Jesucristo ha hecho a la Iglesia de tal manera cuerpo suyo, que los dos no forman más que un solo Cristo, con una comunicación total de vidas. Jesucristo todo para su Iglesia. La Iglesia toda para Jesucristo.
Dios Padre comunica a su Hijo por generación toda la vida divina.
El Hijo de Dios asume nuestra naturaleza mortal en el seno de María, y en sea naturaleza como la nuestra vuelca el Hijo toda su vida de Dios.
Y Jesucristo, el Hijo de Dios hecho hombre, constituido Cabeza de todos los redimidos que forman su Iglesia, derrama sobre ellos su vida, igual que en el cuerpo humano baja la vida desde la cabeza a todos los miembros.
De esta manera, Cristo se identifica místicamente con su Iglesia. Y la Iglesia con todos sus miembros, que somos nosotros, no es más que una místicamente con Cristo.
¿Tenemos derecho a discurrir así? No; no tenemos solamente derecho a pensar de esta manera. Decir “derecho” es decir muy poca cosa. Tenemos verdadera “obligación” de pensar así, porque así nos lo ha revelado Dios.
Santa Juana de Arco, la joven Patrona de Francia, es acusada en el juicio por hereje y hechicera, y ella se defiende siempre con una gran mansedumbre, que contrasta con el odio de la acusación y del tribunal. Pero llega un momento en que la muchacha se pone muy seria, y ataja decidida la cuestión:
– ¡Basta de este asunto! Tomo por testigos a Nuestro Señor Jesucristo que me ha enviado, a Nuestra Señora la Virgen María y a todos los Santos del Paraíso. Creo firmemente que nuestro Señor y la Iglesia son completamente una misma cosa, y no se me han de poner en este punto más objeciones. ¿Por qué me han de venir con dificultades, cuando Cristo y su Iglesia son una misma cosa?…
Estas palabras las pronunciaba una criatura de sólo diecinueve años, que iba a ser condenada a morir quemada en la hoguera por haber sido la gran luchadora por la Iglesia en su Patria.
Y ella nos venía a decir lo que es ante Dios atacar a la Iglesia y también lo que es amar a la Iglesia.
Tocar la Iglesia es tocar a Jesucristo en persona. Atentar contra la Iglesia es atentar contra Jesucristo. Desgarrar la Iglesia es desgarrar, hasta despedazarlo, el Cuerpo de Cristo. Así como amar a la Iglesia es amar al mismo Jesucristo.

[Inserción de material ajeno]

`src/rtl/timer_pkg.sv`:
```
package timer_pkg;

   typedef enum logic {
      MODE_INTERVAL = 1'b0,
      MODE_PULSE    = 1'b1
   } tmr_mode_e;

   typedef struct packed {
      logic wr_lo;
      logic wr_hi;
      logic rd_lo;
      logic rd_hi;
   } tmr_access_t;

   function automatic tmr_access_t decode_access(input logic sel, input logic wr,
                                                 input logic rd, input logic hi);
      tmr_access_t a;
      a.wr_lo = sel & wr & ~hi;
      a.wr_hi = sel & wr & hi;
      a.rd_lo = sel & rd & ~wr & ~hi;
      a.rd_hi = sel & rd & ~wr & hi;
      return a;
   endfunction

endpackage

```
`src/rtl/tmr_edge_detect.sv`:
```
module tmr_edge_detect #(
   parameter int STAGES = 2
) (
   input  logic clk,
   input  logic rst_n,
   input  logic pin_async,
   output logic fall_pulse
);

   if (STAGES < 2) begin : g_bad_stages
      $error("tmr_edge_detect: STAGES must be at least 2");
   end

   logic [STAGES-1:0] sync_q;
   logic              prev_q;

   for (genvar i = 0; i < STAGES; i++) begin : g_sync
      if (i == 0) begin : g_first
         always_ff @(posedge clk or negedge rst_n) begin
            if (!rst_n) sync_q[0] <= 1'b1;
            else        sync_q[0] <= pin_async;
         end
      end else begin : g_next
         always_ff @(posedge clk or negedge rst_n) begin
            if (!rst_n) sync_q[i] <= 1'b1;
            else        sync_q[i] <= sync_q[i-1];
         end
      end
   end

   always_ff @(posedge clk or negedge rst_n) begin
      if (!rst_n) prev_q <= 1'b1;
      else        prev_q <= sync_q[STAGES-1];
   end

   assign fall_pulse = prev_q & ~sync_q[STAGES-1];

   // one step per edge, never on back-to-back cycles
   p_single_step_r7: assert property (@(posedge clk) disable iff (!rst_n)
      fall_pulse |=> !fall_pulse);

endmodule

```
`src/rtl/tmr_counter.sv`:
```
module tmr_counter #(
   parameter int CNT_W = 16
) (
   input  logic             clk,
   input  logic             rst_n,
   input  logic             load,
   input  logic [CNT_W-1:0] load_val,
   input  logic             dec,
   output logic [CNT_W-1:0] count,
   output logic             at_zero,
   output logic             at_one
);

   if (CNT_W < 2) begin : g_bad_width
      $error("tmr_counter: CNT_W must be at least 2");
   end

   localparam logic [CNT_W-1:0] ONE = CNT_W'(1);

   logic [CNT_W-1:0] count_q;

   always_ff @(posedge clk or negedge rst_n) begin
      if (!rst_n)    count_q <= '0;
      else if (load) count_q <= load_val;
      else if (dec)  count_q <= count_q - ONE;
   end

   assign count   = count_q;
   assign at_zero = (count_q == '0);
   assign at_one  = (count_q == ONE);

   // load wins and lands whole
   p_load_r2: assert property (@(posedge clk) disable iff (!rst_n)
      load |=> (count == $past(load_val)));

   // one step down per accepted decrement, wrapping past zero
   p_step_r4: assert property (@(posedge clk) disable iff (!rst_n)
      (!load && dec) |=> (count == CNT_W'($past(count) - ONE)));

   // no load, no decrement, no change
   p_hold_r8: assert property (@(posedge clk) disable iff (!rst_n)
      (!load && !dec) |=> $stable(count));

endmodule

```
`src/rtl/tmr_irq_ctrl.sv`:
```
module tmr_irq_ctrl (
   input  logic clk,
   input  logic rst_n,
   input  logic arm,
   input  logic clr,
   input  logic timeout,
   input  logic irq_en,
   output logic flag,
   output logic irq_n
);

   logic armed_q;
   logic flag_q;
   logic fire;

   assign fire = timeout & armed_q;

   always_ff @(posedge clk or negedge rst_n) begin
      if (!rst_n)    armed_q <= 1'b0;
      else if (arm)  armed_q <= 1'b1;
      else if (fire) armed_q <= 1'b0;
   end

   always_ff @(posedge clk or negedge rst_n) begin
      if (!rst_n)          flag_q <= 1'b0;
      else if (fire)       flag_q <= 1'b1;
      else if (clr || arm) flag_q <= 1'b0;
   end

   assign flag  = flag_q;
   assign irq_n = ~(flag_q & irq_en);

   // flag can only rise from an armed timer
   p_needs_arm_r6: assert property (@(posedge clk) disable iff (!rst_n)
      $rose(flag) |-> $past(armed_q));

   // firing consumes the arming
   p_disarm_r5: assert property (@(posedge clk) disable iff (!rst_n)
      (fire && !arm) |=> !armed_q);

   // a high-byte write leaves the flag clear
   p_arm_clear_r2: assert property (@(posedge clk) disable iff (!rst_n)
      (arm && !timeout) |=> !flag);

   // a coinciding set beats the read clear
   p_set_wins_r11: assert property (@(posedge clk) disable iff (!rst_n)
      (fire && clr) |=> flag);

endmodule

```
`src/rtl/dual_mode_timer.sv`:
```
module dual_mode_timer #(
   parameter int DATA_W      = 8,
   parameter int SYNC_STAGES = 2
) (
   input  logic              clk,
   input  logic              rst_n,
   input  logic              bus_sel,
   input  logic              bus_wr,
   input  logic              bus_rd,
   input  logic              bus_hi,
   input  logic [DATA_W-1:0] bus_wdata,
   output logic [DATA_W-1:0] bus_rdata,
   input  logic              mode_pulse,
   input  logic              irq_en,
   input  logic              ext_pulse,
   output logic              flag,
   output logic              irq_n
);
   import timer_pkg::*;

   localparam int CNT_W = 2 * DATA_W;

   if (DATA_W < 2) begin : g_bad_data_w
      $error("dual_mode_timer: DATA_W must be at least 2");
   end

   tmr_access_t      acc;
   tmr_mode_e        mode;
   logic [DATA_W-1:0] latch_q;
   logic [CNT_W-1:0] count;
   logic             at_zero;
   logic             at_one;
   logic             fall_pulse;
   logic             step;
   logic             timeout;

   assign acc  = decode_access(bus_sel, bus_wr, bus_rd, bus_hi);
   assign mode = tmr_mode_e'(mode_pulse);

   always_ff @(posedge clk or negedge rst_n) begin
      if (!rst_n)          latch_q <= '0;
      else if (acc.wr_lo)  latch_q <= bus_wdata;
   end

   tmr_edge_detect #(.STAGES(SYNC_STAGES)) u_edge (
      .clk        (clk),
      .rst_n      (rst_n),
      .pin_async  (ext_pulse),
      .fall_pulse (fall_pulse)
   );

   always_comb begin
      unique case (mode)
         MODE_INTERVAL: begin
            step    = 1'b1;
            timeout = at_zero & ~acc.wr_hi;
         end
         MODE_PULSE: begin
            step    = fall_pulse;
            timeout = fall_pulse & at_one & ~acc.wr_hi;
         end
         default: begin
            step    = 1'b0;
            timeout = 1'b0;
         end
      endcase
   end

   tmr_counter #(.CNT_W(CNT_W)) u_cnt (
      .clk      (clk),
      .rst_n    (rst_n),
      .load     (acc.wr_hi),
      .load_val ({bus_wdata, latch_q}),
      .dec      (step),
      .count    (count),
      .at_zero  (at_zero),
      .at_one   (at_one)
   );

   tmr_irq_ctrl u_irq (
      .clk     (clk),
      .rst_n   (rst_n),
      .arm     (acc.wr_hi),
      .clr     (acc.rd_lo),
      .timeout (timeout),
      .irq_en  (irq_en),
      .flag    (flag),
      .irq_n   (irq_n)
   );

   assign bus_rdata = bus_hi ? count[CNT_W-1:DATA_W] : count[DATA_W-1:0];

   // latch writes never move the count in pulse mode
   p_latch_quiet_r1: assert property (@(posedge clk) disable iff (!rst_n)
      (acc.wr_lo && mode_pulse && !fall_pulse) |=> $stable(count));

   // a high-byte read leaves the flag alone
   p_hi_read_r3: assert property (@(posedge clk) disable iff (!rst_n)
      (acc.rd_hi && !timeout) |=> $stable(flag));

   // in pulse mode the pin pulse is the only decrement source
   p_pulse_only_r8: assert property (@(posedge clk) disable iff (!rst_n)
      (mode_pulse && !fall_pulse && !acc.wr_hi) |=> $stable(count));

endmodule

```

Trabajar por la Iglesia, es trabajar por Jesucristo. Entregar la vida a la Iglesia, es entregarse enteramente a Jesucristo mismo.

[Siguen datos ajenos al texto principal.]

$ cat src/rtl/fi_arm.sv
module fi_arm #(
  parameter int N     = 32,
  parameter int PER_W = 8
) (
  input  logic              clk,
  input  logic              rst_n,
  input  logic              apply,
  input  logic [N-1:0]      mask_in,
  input  fi_pkg::fault_t    ftype_in,
  input  fi_pkg::dur_t      mode_in,
  input  logic [PER_W-1:0]  period_in,
  output logic [N-1:0]      mask_q,
  output fi_pkg::fault_t    ftype_q,
  output fi_pkg::dur_t      mode_q,
  output logic [PER_W-1:0]  period_q,
  output logic              live
);
  import fi_pkg::*;

  logic [PER_W-1:0] phase;

  always_ff @(posedge clk or negedge rst_n) begin
    if (!rst_n) begin
      mask_q   <= '0;
      ftype_q  <= FT_NONE;
      mode_q   <= DM_OFF;
      period_q <= '0;
      phase    <= '0;
    end else if (apply) begin
      mask_q   <= mask_in;
      ftype_q  <= ftype_in;
      mode_q   <= mode_in;
      period_q <= period_in;
      phase    <= '0;
    end else begin
      if (mode_q == DM_ONCE) mode_q <= DM_OFF;
      if (mode_q == DM_REPEAT) phase <= (phase >= period_q) ? '0 : phase + 1'b1;
    end
  end

  always_comb begin
    live = (mode_q != DM_OFF) && (ftype_q != FT_NONE);
    if (mode_q == DM_REPEAT) live = live && (phase == '0);
  end
endmodule

$ cat src/rtl/fi_force_cell.sv
module fi_force_cell (
  input  logic           sel,
  input  logic           live,
  input  fi_pkg::fault_t ftype,
  input  logic           d,
  output logic           q
);
  import fi_pkg::*;

  assign q = (sel && live) ? forced_bit(ftype, d) : d;
endmodule

$ cat src/rtl/fault_inject_top.sv
module fault_inject_top #(
  parameter int N     = 32,
  parameter int PER_W = 8
) (
  input  logic         clk,
  input  logic         rst_n,
  input  logic         ser_in,
  input  logic         shift_en,
  input  logic         apply,
  input  logic [N-1:0] node_in,
  output logic [N-1:0] node_out
);
  import fi_pkg::*;

  localparam int IDX_W = (N > 1) ? $clog2(N) : 1;
  localparam int CMD_W = IDX_W + 2 + 2 + PER_W + 1;
  localparam int P_LO  = 1;
  localparam int M_LO  = P_LO + PER_W;
  localparam int T_LO  = M_LO + 2;
  localparam int I_LO  = T_LO + 2;

  logic [CMD_W-1:0] cmd_word;
  logic [N-1:0]     dec_mask;
  logic [N-1:0]     sel_mask;
  fault_t           ftype_new, ftype_q;
  dur_t             mode_new, mode_q;
  logic [PER_W-1:0] period_q;
  logic             fault_live;
  logic             dec_en;

  fi_cmd_shift #(.W(CMD_W)) shift_i (
    .clk(clk), .rst_n(rst_n), .ser_in(ser_in), .shift_en(shift_en), .word(cmd_word)
  );

  assign ftype_new = fault_t'(cmd_word[T_LO +: 2]);
  assign mode_new  = dur_t'(cmd_word[M_LO +: 2]);
  assign dec_en    = (ftype_new != FT_NONE) && (mode_new != DM_OFF);

  fi_decoder #(.N(N), .IDX_W(IDX_W)) dec_i (
    .idx(cmd_word[I_LO +: IDX_W]), .multi(cmd_word[0]), .enable(dec_en), .mask(dec_mask)
  );

  fi_arm #(.N(N), .PER_W(PER_W)) arm_i (
    .clk(clk), .rst_n(rst_n), .apply(apply),
    .mask_in(dec_mask), .ftype_in(ftype_new), .mode_in(mode_new),
    .period_in(cmd_word[P_LO +: PER_W]),
    .mask_q(sel_mask), .ftype_q(ftype_q), .mode_q(mode_q),
    .period_q(period_q), .live(fault_live)
  );

  for (genvar g = 0; g < N; g++) begin : g_cell
    fi_force_cell cell_i (
      .sel(sel_mask[g]), .live(fault_live), .ftype(ftype_q),
      .d(node_in[g]), .q(node_out[g])
    );
  end
endmodule

$ cat config.mk
export PLATFORM = sky130hd
export DESIGN_NAME = fault_inject_top
export DESIGN_NICKNAME = d
export VERILOG_FILES = /design/src/rtl/fi_pkg.sv /design/src/rtl/fi_cmd_shift.sv /design/src/rtl/fi_decoder.sv /design/src/rtl/fi_arm.sv /design/src/rtl/fi_force_cell.sv /design/src/rtl/fault_inject_top.sv
export SDC_FILE = /design/constraint.sdc
export NUM_CORES = 1
export LEC_CHECK = 0
export BUFFER_PORTS_ARGS = -buffer_cell sky130_fd_sc_hd__buf_2
export CAP_MARGIN = 20
export CORE_MARGIN = 4
export CORE_UTILIZATION = 35
export DETAILED_ROUTE_END_ITERATION = 8
export HOLD_SLACK_MARGIN = 0.05
export PLACE_DENSITY = 0.65
export SYNTH_ARGS = -nofsm -noshare
export SYNTH_HDL_FRONTEND = slang
export SYNTH_SLANG_ARGS = --single-unit
$ cat constraint.sdc
create_clock -name clk -period 2 [get_ports clk]
set_clock_uncertainty 0.05 [all_clocks]
set_input_delay 0.1 -clock clk [delete_from_list [all_inputs] [get_ports clk]]
set_output_delay 0.1 -clock clk [all_outputs]
set_load 0.01 [all_outputs]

De este pensamiento han nacido los grandes héroes que por la Iglesia han sacrificado sus vidas sin medirse en su generosidad.
Un San Juan Damasceno, hace ya muchos siglos, que grita con toda humildad pero también con la fiereza del león: -Conociendo mi propia indignidad, tendría que condenarme a un silencio total. Pero soy hijo de la Iglesia, mi madre; y cuando la Iglesia de Jesucristo es ultrajada, calumniada y perseguida delante de mí, a pesar mío se me escapa el amor de mi corazón, y la palabra sale encendida de mi boca. Defenderé a la Iglesia hasta morir.
En nuestros días, y en nuestra América, un obispo como san Ezequiel Moreno, apóstol por las tierras colombianas:
– ¿Me preguntan por qué me enciendo? Pues, ¿para qué soy obispo? Si veo que los lobos se quieren meter en la Iglesia para destrozar el rebaño, ¿no voy a gritar? ¿No voy a luchar? ¿No voy a morir como buen pastor?…
Son tan uno Jesucristo y su Iglesia, que, desde antiguo, los mayores Santos y Doctores han sido atrevidos en sus expresiones. Un San Ambrosio, que afirma: “Cristo tiene un cuerpo, que es la Iglesia”…, “y nosotros somos ese cuerpo y los miembros de Cristo”. San Agustín, es aún más decidido en el hablar: “Cristo y la Iglesia son una misma persona”.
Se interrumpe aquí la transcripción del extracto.